AgentCL:面向语言智能体持续学习的严格评估框架
阅读原文· arxiv.orgAgentCL 是一个评估语言智能体持续学习的框架,核心是构造受控任务流和转移增益指标。受控流确保早期子解、证据或工作流可在后续任务中复用,而朴素流无法保证复用。框架还引入 MemProbe 探测方法,存储交互、洞察与技能,并在整合时过滤不可靠经验。在编码、深度研究和语言理解/推理任务上的实验表明,朴素流难以区分不同记忆设计,受控流能清晰区别其可塑性;朴素流与保留设置往往增益有限,甚至暴露记忆诱导的性能退化。研究揭示了平衡可塑性与稳定复用的更强记忆设计需求。
Language agents spend substantial inference time solving individual tasks, yet the experience acquired in one episode is often underutilized in future episodes. Continual learning expects an agent to accumulate reusable experience across a stream of tasks, improve over time, and avoid interference from irrelevant experiences.
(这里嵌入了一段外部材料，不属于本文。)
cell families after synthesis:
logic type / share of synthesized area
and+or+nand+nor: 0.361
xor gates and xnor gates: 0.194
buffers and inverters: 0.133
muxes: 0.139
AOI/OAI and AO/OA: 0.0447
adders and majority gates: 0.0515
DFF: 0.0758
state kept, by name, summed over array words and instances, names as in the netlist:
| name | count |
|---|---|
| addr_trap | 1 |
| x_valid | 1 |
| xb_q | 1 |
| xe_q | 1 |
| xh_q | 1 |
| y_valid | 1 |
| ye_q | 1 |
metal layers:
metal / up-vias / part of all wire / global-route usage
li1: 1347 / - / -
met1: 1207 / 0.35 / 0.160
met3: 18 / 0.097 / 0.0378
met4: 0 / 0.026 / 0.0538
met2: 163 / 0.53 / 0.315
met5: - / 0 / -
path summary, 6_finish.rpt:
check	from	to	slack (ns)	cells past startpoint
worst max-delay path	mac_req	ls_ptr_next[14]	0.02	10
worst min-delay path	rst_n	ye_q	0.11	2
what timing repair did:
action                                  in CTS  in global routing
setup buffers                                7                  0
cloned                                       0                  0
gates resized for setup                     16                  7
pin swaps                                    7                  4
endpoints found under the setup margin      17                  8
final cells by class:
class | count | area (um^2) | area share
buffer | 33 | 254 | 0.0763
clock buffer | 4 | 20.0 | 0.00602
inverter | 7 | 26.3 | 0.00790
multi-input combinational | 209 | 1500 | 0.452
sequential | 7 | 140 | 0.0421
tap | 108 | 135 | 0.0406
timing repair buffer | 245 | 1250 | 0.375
File: config.mk
export PLATFORM = sky130hd
export DESIGN_NAME = duel_ins_sel
export DESIGN_NICKNAME = d
export VERILOG_FILES = /design/src/rtl/duel_ins_pkg.sv /design/src/rtl/duel_set_class.sv /design/src/rtl/duel_psel.sv /design/src/rtl/duel_ins_sel.sv
export SDC_FILE = /design/constraint.sdc
export NUM_CORES = 1
export LEC_CHECK = 0
export BUFFER_PORTS_ARGS = -buffer_cell sky130_fd_sc_hd__buf_2
export CORE_MARGIN = 5
export CORE_UTILIZATION = 40
export DETAILED_ROUTE_END_ITERATION = 16
export PLACE_DENSITY = 0.61
export SYNTH_ARGS = -nofsm -noshare
export SYNTH_HDL_FRONTEND = slang
export SYNTH_HIERARCHICAL = 1
export SYNTH_SLANG_ARGS = --single-unit
File: constraint.sdc
create_clock -name clk -period 3.7 [get_ports clk]
set_input_delay 0.555 -clock clk [delete_from_list [all_inputs] [get_ports clk]]
set_output_delay 0.555 -clock clk [all_outputs]
set_load 0.03 [all_outputs]
File: src/rtl/duel_ins_pkg.sv
package duel_ins_pkg;

    typedef enum logic {
        INS_LRU = 1'b0,
        INS_BIP = 1'b1
    } ins_mode_t;

    typedef enum logic [1:0] {
        STEP_HOLD = 2'd0,
        STEP_UP   = 2'd1,
        STEP_DOWN = 2'd2
    } step_t;

    typedef struct packed {
        logic bip_lead;
        logic lru_lead;
    } set_class_t;

endpackage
Unfortunately, existing benchmarks struggle to evaluate continual learning in language agents rigorously. Most efforts focus on retrieval and reasoning over long-context conversations or documents, while recent lifelong-adaptation benchmarks often rely on naive task streams with limited analysis of cross-task relationships, making it difficult to understand what an agent learns and reuses over time. This paper presents an evaluation framework AgentCL for continual learning in agents, centered on controlled task streams and metrics for transfer gains. AgentCL constructs compositional streams where earlier sub-solutions, evidence, or workflows are intentionally reusable in later tasks, and contrasts them with naive streams where such reusability is not guaranteed. We use the benchmark to evaluate non-parametric memory designs for continual learning. To diagnose how memory design choices affect continual learning, we develop MemProbe, a probing method that stores interactions, insights, and skills, while filtering unreliable experiences during consolidation. Empirical analysis across coding, deep research, and language understanding/reasoning tasks shows that naive streams offer limited ability to distinguish memory designs, whereas controlled streams more clearly distinguish their plasticity. Meanwhile, naive and held-out settings often yield limited gains and can expose memory-induced degradation. These results highlight the need for stronger memory designs that balance plasticity and stable reuse.